He spent several years as a property manager, a travel agent and receptionist in an art gallery. In 1985, he saw an ad on a supermarket bulletin board for Bunco Theatre, a Santa Monica based group dedicated to educating senior citizens about crimes perpetrated against the elderly.  He volunteered as a helper—to move props, sets, etc. Since actors were scarce, he  was drafted into playing the resident perp in all their skits. From there he found himself writing some of the material for the group. This experience piqued his interest in  theater and set him  on a different course in life.

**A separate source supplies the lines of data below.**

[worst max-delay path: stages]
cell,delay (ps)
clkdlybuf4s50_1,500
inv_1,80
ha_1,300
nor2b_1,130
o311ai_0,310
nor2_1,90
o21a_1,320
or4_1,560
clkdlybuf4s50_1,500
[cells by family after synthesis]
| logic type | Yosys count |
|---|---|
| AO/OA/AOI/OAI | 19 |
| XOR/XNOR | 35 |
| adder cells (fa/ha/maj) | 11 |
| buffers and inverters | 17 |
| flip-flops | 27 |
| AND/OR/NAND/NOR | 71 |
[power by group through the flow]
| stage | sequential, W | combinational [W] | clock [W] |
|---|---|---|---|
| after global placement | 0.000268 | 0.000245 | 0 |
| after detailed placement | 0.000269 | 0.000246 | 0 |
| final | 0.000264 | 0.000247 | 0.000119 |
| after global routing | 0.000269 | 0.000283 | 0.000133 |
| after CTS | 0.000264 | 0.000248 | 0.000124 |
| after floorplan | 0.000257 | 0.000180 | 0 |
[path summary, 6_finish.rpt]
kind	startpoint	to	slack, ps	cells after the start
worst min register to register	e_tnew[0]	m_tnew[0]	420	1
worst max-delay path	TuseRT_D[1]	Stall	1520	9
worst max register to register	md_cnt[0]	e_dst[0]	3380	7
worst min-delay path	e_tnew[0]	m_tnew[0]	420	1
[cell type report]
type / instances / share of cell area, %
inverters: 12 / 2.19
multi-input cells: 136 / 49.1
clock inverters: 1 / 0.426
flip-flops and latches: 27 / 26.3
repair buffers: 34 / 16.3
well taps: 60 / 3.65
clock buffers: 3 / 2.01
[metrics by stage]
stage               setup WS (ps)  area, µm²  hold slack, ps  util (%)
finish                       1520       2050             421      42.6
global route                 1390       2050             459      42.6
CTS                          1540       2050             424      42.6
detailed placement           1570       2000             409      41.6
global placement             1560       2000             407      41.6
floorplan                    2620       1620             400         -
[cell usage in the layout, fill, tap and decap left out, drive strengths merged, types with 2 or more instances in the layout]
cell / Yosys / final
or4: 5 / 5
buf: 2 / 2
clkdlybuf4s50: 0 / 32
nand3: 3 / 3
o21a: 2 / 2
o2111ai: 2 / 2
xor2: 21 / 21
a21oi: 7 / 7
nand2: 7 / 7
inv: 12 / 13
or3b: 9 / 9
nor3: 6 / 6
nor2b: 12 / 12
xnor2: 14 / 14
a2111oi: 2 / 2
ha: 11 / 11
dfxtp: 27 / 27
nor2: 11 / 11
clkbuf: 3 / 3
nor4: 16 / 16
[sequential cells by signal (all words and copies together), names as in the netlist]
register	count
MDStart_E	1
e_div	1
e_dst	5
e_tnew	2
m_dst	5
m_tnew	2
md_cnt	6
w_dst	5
## src/rtl/vm_pkg.sv

```systemverilog
// Shared vending-machine definitions: FSM states, coin values, credit width.
package vm_pkg;

  localparam int unsigned CREDIT_W = 4;

  localparam logic [CREDIT_W-1:0] SHILLING_VAL = CREDIT_W'(1);
  localparam logic [CREDIT_W-1:0] FLORIN_VAL   = CREDIT_W'(2);
  localparam logic [CREDIT_W-1:0] CROWN_VAL    = CREDIT_W'(5);

  typedef enum logic [1:0] {
    ST_IDLE     = 2'd0,
    ST_COLLECT  = 2'd1,
    ST_DISPENSE = 2'd2,
    ST_CHANGE   = 2'd3
  } vm_state_t;

endpackage

```

## src/rtl/change_selector.sv

```systemverilog
// Picks the coin to pay out this cycle from the remaining credit and returns
// the credit left afterwards. Define CROWN_CHANGE_EN to pay crowns first.
module change_selector
  import vm_pkg::*;
(
  input  logic [CREDIT_W-1:0] credit,
  output logic [CREDIT_W-1:0] credit_next,
  output logic                pay_crown,
  output logic                pay_florin,
  output logic                pay_shilling
);

`ifdef CROWN_CHANGE_EN
  localparam logic CROWN_EN = 1'b1;
`else
  localparam logic CROWN_EN = 1'b0;
`endif

  // Largest coin that still fits in the remaining credit; nothing when empty.
  always_comb begin
    credit_next  = credit;
    pay_crown    = 1'b0;
    pay_florin   = 1'b0;
    pay_shilling = 1'b0;
    if (CROWN_EN && (credit >= CROWN_VAL)) begin
      pay_crown   = 1'b1;
      credit_next = credit - CROWN_VAL;
    end else if (credit >= FLORIN_VAL) begin
      pay_florin  = 1'b1;
      credit_next = credit - FLORIN_VAL;
    end else if (credit == SHILLING_VAL) begin
      pay_shilling = 1'b1;
      credit_next  = credit - SHILLING_VAL;
    end
  end

endmodule

```

## src/rtl/coin_credit_fsm.sv

```systemverilog
// Vending-machine front end: accumulates coin credit, dispenses at PRICE and
// pays change / refunds one coin per cycle. All outputs are registered.
// Optional CROWN_CHANGE_EN (in change_selector) enables crown change.
module coin_credit_fsm
  import vm_pkg::*;
#(
  parameter int unsigned PRICE = 5
)
(
  input  logic       clk,
  input  logic       rst_n,
  input  logic       coin_shilling,
  input  logic       coin_florin,
  input  logic       coin_crown,
  input  logic       cancel,
  output logic [3:0] cState,
  output logic       dispense,
  output logic       florin,
  output logic       florin_c,
  output logic       shilling,
  output logic       coin_reject,
  output logic       busy
);

  localparam logic [CREDIT_W-1:0] PRICE_C = CREDIT_W'(PRICE);

  vm_state_t             state_q, state_d;
  logic [CREDIT_W-1:0]   credit_d, sel_next, coin_val;
  logic [1:0]            coin_cnt;
  logic                  any_coin;
  logic                  sel_crown, sel_florin, sel_shilling;
  logic                  dispense_d, florin_d, florin_c_d, shilling_d, reject_d;

  change_selector u_change (
    .credit       (cState),
    .credit_next  (sel_next),
    .pay_crown    (sel_crown),
    .pay_florin   (sel_florin),
    .pay_shilling (sel_shilling)
  );

  // Coin pulse count and the value of a lone coin.
  always_comb begin
    coin_cnt = {1'b0, coin_shilling} + {1'b0, coin_florin} + {1'b0, coin_crown};
    any_coin = (coin_cnt != 2'd0);
    coin_val = '0;
    if (coin_shilling) coin_val = SHILLING_VAL;
    if (coin_florin)   coin_val = FLORIN_VAL;
    if (coin_crown)    coin_val = CROWN_VAL;
  end

  // Next state, next credit and next output pulses. Pulses are computed for
  // the cycle being entered so each output comes straight from a flop; this
  // is why the first payout is taken on the edge that enters CHANGE.
  always_comb begin
    state_d    = state_q;
    credit_d   = cState;
    dispense_d = 1'b0;
    florin_d   = 1'b0;
    florin_c_d = 1'b0;
    shilling_d = 1'b0;
    reject_d   = 1'b0;
    unique case (state_q)
      ST_IDLE, ST_COLLECT: begin
        if ((state_q == ST_COLLECT) && (cState >= PRICE_C)) begin
          state_d    = ST_DISPENSE;
          credit_d   = cState - PRICE_C;
          dispense_d = 1'b1;
          reject_d   = any_coin;
        end else if ((state_q == ST_COLLECT) && cancel) begin
          state_d    = ST_CHANGE;
          credit_d   = sel_next;
          florin_d   = sel_florin;
          florin_c_d = sel_crown;
          shilling_d = sel_shilling;
          reject_d   = any_coin;
        end else if (coin_cnt == 2'd1) begin
          state_d  = ST_COLLECT;
          credit_d = cState + coin_val;
        end else begin
          reject_d = any_coin;
        end
      end
      ST_DISPENSE: begin
        state_d    = ST_CHANGE;
        credit_d   = sel_next;
        florin_d   = sel_florin;
        florin_c_d = sel_crown;
        shilling_d = sel_shilling;
        reject_d   = any_coin;
      end
      ST_CHANGE: begin
        reject_d = any_coin;
        if (cState == '0) begin
          state_d = ST_IDLE;
        end else begin
          credit_d   = sel_next;
          florin_d   = sel_florin;
          florin_c_d = sel_crown;
          shilling_d = sel_shilling;
        end
      end
      default: state_d = ST_IDLE;
    endcase
  end

  // State, credit and output registers.
  always_ff @(posedge clk or negedge rst_n) begin
    if (!rst_n) begin
      state_q     <= ST_IDLE;
      cState      <= '0;
      dispense    <= 1'b0;
      florin      <= 1'b0;
      florin_c    <= 1'b0;
      shilling    <= 1'b0;
      coin_reject <= 1'b0;
      busy        <= 1'b0;
    end else begin
      state_q     <= state_d;
      cState      <= credit_d;
      dispense    <= dispense_d;
      florin      <= florin_d;
      florin_c    <= florin_c_d;
      shilling    <= shilling_d;
      coin_reject <= reject_d;
      busy        <= (state_d == ST_DISPENSE) || (state_d == ST_CHANGE);
    end
  end

endmodule

```

## config.mk

```make
export PLATFORM = sky130hd
export DESIGN_NAME = coin_credit_fsm
export DESIGN_NICKNAME = d
export VERILOG_FILES = /design/src/rtl/vm_pkg.sv /design/src/rtl/change_selector.sv /design/src/rtl/coin_credit_fsm.sv
export SDC_FILE = /design/constraint.sdc
export NUM_CORES = 1
export LEC_CHECK = 0
export CAP_MARGIN = 30
export CORE_AREA = 2 2 48 50
export CTS_CLUSTER_DIAMETER = 40
export DETAILED_ROUTE_END_ITERATION = 8
export DIE_AREA = 0 0 50 52
export HOLD_SLACK_MARGIN = 0.05
export PLACE_DENSITY_LB_ADDON = 0.1
export SYNTH_ARGS = -nofsm -noshare
export SYNTH_HDL_FRONTEND = slang
export SYNTH_HIERARCHICAL = 1
export SYNTH_SLANG_ARGS = --single-unit
```

## constraint.sdc

```tcl
create_clock -name clk -period 2.8 [get_ports clk]
set_clock_uncertainty 0.05 [all_clocks]
set_input_delay 0.42 -clock clk [delete_from_list [all_inputs] [get_ports clk]]
set_output_delay 0.42 -clock clk [all_outputs]
set_load 0.01 [all_outputs]
```

* Word-level counts from Yosys, hierarchy flattened
Cells that the tools add are included.
Cells by class: add/sub/neg operators 6, magnitude comparators 2, eq/ne operators 9, muxes and demuxes 33, reduce and logical (&&, ||, !) cells 10
Operator list (count):
- $mux 4 | 7
- $mux 1 | 16
- $pmux 4 s3 | 1
- $mux 2 | 5
- $eq 2x2->1 const B | 4
- $pmux 1 s3 | 2
- $pmux 2 s3 | 1
- $add 4x4->4 | 1
- $eq 2x1->1 const B | 2
- $eq 4x1->1 const B | 1
- $ge 4x2->1 const B | 1
- $ge 4x3->1 const B | 1
- $logic_not 4->1 | 1
- $ne 4x4->1 const B | 1
- $reduce_or 2->1 | 2
- $reduce_or 4->1 | 1
- $sub 4x1->4 const B | 1
- $sub 4x2->4 const B | 1
- $sub 4x3->4 const B | 1
- $add 1x1->2 | 1
- $add 2x1->2 | 1
- $logic_and 1x1->1 | 2
- $logic_not 2->1 | 1
- $ne 2x2->1 const B | 1
- 4 further kinds | 4
Word-level totals: register bits 12, word-level logic and storage cells 68

* Logic depth before layout (Yosys ltp)
word-level depth 9, mapped depth 10, depth with buffers taken out 10

* By module
Netlist, hierarchy kept.
By module, submodules not included:
- coin_credit_fsm | instances 1, cells each 93, area an instance 884.6 um^2, seq. area each 275.3 um^2
- change_selector | instances 1, cells each 24, area an instance 185.2 um^2, seq. area each 0.0 um^2

* Worst setup path before layout
Ideal clock, no wire load.
path type reg2reg, start register cState[0], end register cState[0], library setup time 126 ps, arrival time 2105 ps, required time 2624 ps, path slack 519 ps, stages on the path, launching flop included 9, cells stage by stage dfrtp_1 inv_1 ha_1 nor4_4 nand2_2 xnor2_2 o21bai_1 nor3b_2 o32a_1
On the way: word-level cells in the longest chain between the ends 6
RTL lines:
- from (decl) | line coin_credit_fsm.sv:16 | output logic [3:0] cState,
- from (signal assigned) | line coin_credit_fsm.sv:120 | cState <= credit_d;
- $sub 4x1->4 or $eq 4x1->1 (tied branches) | line change_selector.sv:33, change_selector.sv:31
- $mux 4 | line change_selector.sv:31 | end else if (credit == SHILLING_VAL) begin
- $mux 4 * | line change_selector.sv:28 | end else if (credit >= FLORIN_VAL) begin
- net sel_next[0] | line coin_credit_fsm.sv:28 | logic [CREDIT_W-1:0] credit_d, sel_next, coin_val;
- $mux 4 | line coin_credit_fsm.sv:70 | end else if ((state_q == ST_COLLECT) && cancel) begin
- $mux 4 | line coin_credit_fsm.sv:65 | if ((state_q == ST_COLLECT) && (cState >= PRICE_C)) begin
- $pmux 4 s3 * | line coin_credit_fsm.sv:63 | unique case (state_q)
Mark *: on every way through the listed nets, which the timed path passes. The rest lies on a longest branch. The select of a mux whose other input is x is not followed. A chain may end at the register's enable or synchronous reset.

* Worst setup path after layout
start register cState[1], end register cState[0]
On the way: word-level cells in the longest chain between the ends 6
RTL lines:
- branches (longest 6 deep; another with $ge 4x2->1)
Several ways; the timed one is not identified. The select of a mux whose other input is x is not followed.

==> results.yml <==
finish:
  num-fill-cells: 203
  antennaDiodeCount: 0
  nets: 152
  syn_to_final_growth_pct: 17.5
  drive_gt1_frac: 0.128
timing:
  whs_ps: 430
  drv_slew: 0
  final_hold_viol_count: 0
  grt_setup_unrepaired: "false"
  worstMarginPinSlew_ps: 520
  tns_ps: 0
  finalCriticalPeriod_ps: 2320
  setup_viol: 0
  finalCritPeriodShare: 0.828
  fmax_mhz: 432
  relSlewSlack: 0.654
yosys:
  syn_area_sq_mm: 0.00107
  avgSynthCellArea_sq_um: 9.14
  synth-edff-count: 0
  yosysSeqAreaShare: 0.257
  synth_most_common_cell: "inv_1"
  ys_top_cells_by_area: "dfrtp_1, ha_1, inv_1, nand2_1, fa_1"
  synth_warnings: 6
  synth_top_area_frac: 0.257
  synth.distinct_cells: 41
  async_reset_ff_frac: 1.00
  syn-num-nets: 135
  synth_seq_cells: 11
  yosysTopAreaCell: "dfrtp_1"
  netlist_instances: 117
  ys.flop_type: "dfrtp_1"
  synth_common_cells: "inv_1, dfrtp_1, nand2_1, ha_1, nor2_1"
drt:
  wl_mm: 2.12
  drc: 0
  avgViaCountPerCell: 5.34
  ant_nets: 0
  vias: 859
  drt_iter0_drc: 24
  dr.pass1.iters: 5
  routedWlPerCell_microns: 13.2
floorplan:
  io_pins: 16
  start_util: 0.508
  die_w_microns: 50
  die-area_sq_mm: 0.00260
  fp-row-count: 17
  die_h_microns: 52
  core_sq_mm: 0.00211
cts:
  numCtsBuffers: 3
  clkTransAtPathRegs_ps: 80
  cts.sinks: 11
  postCtsSetupBuffers: 0
  clock_latency_ps: 270
  cts_resized: 0
  cts_tree: "built"
  cts_buffer_depth: 2
  htree_levels: 1
  ctsHoldBuffers: 0
  cts-root-buf: "clkbuf_4"
worst_setup_path:
  path_class: "flop to flop"
  cpPeakStageDelay_ps: 570
  start_kind: "flop"
  crit_arrival_ps: 2420
  worst_path_max_delay_cell: "dfrtp_1"
  cp_num_buf_inv: 1
  worstPathRequired_ps: 2910
  crit_chain: "inv_1, ha_1, nand2b_1, a211oi_1, o21bai_1, nor3b_2, o32a_1"
  endpoint_kind: "flop"
  cp_max_fo: 9
  critical-path-top-delay-family: "compound AO/OA/AOI/OAI gates"
pwr:
  cellPowerDensity_mw_per_mm2: 1140
  finalPower_uw: 1440
  p_leak_uw: 0.000545
  ir_worst_vdd_uv: 578
status:
  status: "complete, no violations"
grt:
  use_met1: 0.241
  overflow: 0
  grtUsageTotal: 0.189
  grt_max_degree: 15
  met2_usage: 0.305
  antenna_found_initial: 0
  groute.layer.met3.usage: 0.0316
  grt_pass1_vias: 818
  grt_busiest_layer: "met2"
  grt_pass1_wl_mm: 3.66
flow_run:
  drv_cap: 0
place:
  port-buffer-count: 15
  routabilityCongestion: 0.832
  place_hpwl_mm: 1.64
hold_path:
  hold_path.class: "primary input to async pin"
power by group:
| group | switching [uW] | leakage (uW) | total, uW | internal, uW |
|---|---|---|---|---|
| Clock | 57.4 | 0.0000150 | 113 | 55.2 |
| Sequential | 120 | 0.000126 | 347 | 226 |
| Combinational | 488 | 0.000404 | 976 | 488 |
| Total | 666 | 0.000545 | 1440 | 769 |
per-layer routing:
layer  share of wire  wire length, microns  vias up
li1                -                     -      427
met1            0.49                  1040      402
met2            0.45                   956       23
met3           0.030                    64        7
met4           0.029                    61        0
met5               0                     0        -
cells in the final DEF (no fill, tap or decap), types with 2 or more instances in the layout:
master           Yosys  routed
clkdlybuf4s50_1      0      15
nand2_1             11      11
nor2_1               8       8
dfrtp_1             11      11
xnor2_1              3       3
nor3_1               3       3
fa_1                 2       2
nand3_1              3       3
a211oi_1             3       3
nand2b_1             4       4
clkbuf_4             0       3
a21o_1               2       2
ha_1                10      10
o22ai_1              3       3
a21oi_1              4       4
inv_1               13      13
buf_4                3       2
o21ai_0              6       6
nor2b_1              4       4
path summary, 6_finish.rpt:
kind	from	to	slack, ps	cells after the start
max reg2reg	cState[1]	cState[0]	480	7
min in group clk	cState[3]	florin	650	4
max in group asynchronous	rst_n	cState[1]	1930	1
min reg2reg	cState[3]	florin	650	4
min	rst_n	cState[2]	430	1
max	cState[1]	cState[0]	480	7
worst reg2reg max path, delay by kind of cell, from the launching register on:
family / cells / cell delay (ps)
compound gates: 3 / 790
buf+inv: 1 / 180
flops: 1 / 570
fa+ha+maj: 1 / 270
simple gates: 2 / 350
area by class of cell:
cell class | count | area (sq um) | area share
multi-input cells | 88 | 707 | 0.562
flip-flops and latches | 11 | 275 | 0.219
repair buffers | 17 | 165 | 0.131
inverters | 13 | 48.8 | 0.0388
well taps | 28 | 35.0 | 0.0279
clock buffers | 4 | 26.3 | 0.0209
cell families (layout without fill, tap and decap cells):
group           count (synthesis)  after routing  share of synthesized area
xor+xnor                        5              5                     0.0480
fa+ha+maj                      12             12                      0.154
other cells                     1              1                    0.00351
compound gates                 26             26                      0.193
flops                          11             11                      0.257
buf+inv                        18             34                     0.0819
simple gates                   43             43                      0.253
mux                             1              1                    0.00936
flip-flops by register name, indices dropped and copies added, names as in the netlist:
| name | count |
|---|---|
| florin_c | 1 |
| cState | 4 |
| florin | 1 |
| coin_reject | 1 |
| dispense | 1 |
| state_q | 1 |
| shilling | 1 |
| busy | 1 |
metrics by stage:
stage / cells / area [sq um] / setup WS (ps) / util
5_1_grt: 161 / 1260 / 306 / 0.597
6_report: 161 / 1260 / 483 / 0.597
2_1_floorplan: 117 / 1070 / 519 / -
4_1_cts: 161 / 1260 / 472 / 0.597
3_3_place_gp: 157 / 1230 / 476 / 0.585
3_5_place_dp: 157 / 1230 / 412 / 0.585
No activity file was read; power rests on OpenSTA's default activity.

He took as many classes in playwriting as  he could through UCLA Extension and began submitting his class projects to theatres around the country. In 1991 he was invited to Ensemble Studio Theatre in New York to attend their summer conference in the Catskills—this began a journey which led him  to move to New York. An Ensemble Studio lab project, Colleen Ireland (about a 90 something retirement home resident and her great-granddaughter), was nominated for Best Play at the Playwrights Forum Festival 2002 in Spokane. Colleen was produced for the first time in Spokane and then by Diverse City Theatre Company in New York, where it received a positive review from The New York Times.   Spindrift Way, a follow-up to Colleen, received its world premiere at The Senior Theatre USA Festival in Baltimore in June 2008. There are now twelve Colleen plays in the series.

The Northeast Quarter began as a full length play. It was initiated  in the Works in Progress Writers  Lab at Manhattan Theatre Club under the direction of Chris Ceraso.   When it became apparent that the scope of the story was restricted by the confinements of the proscenium, Harris developed it into his first novel.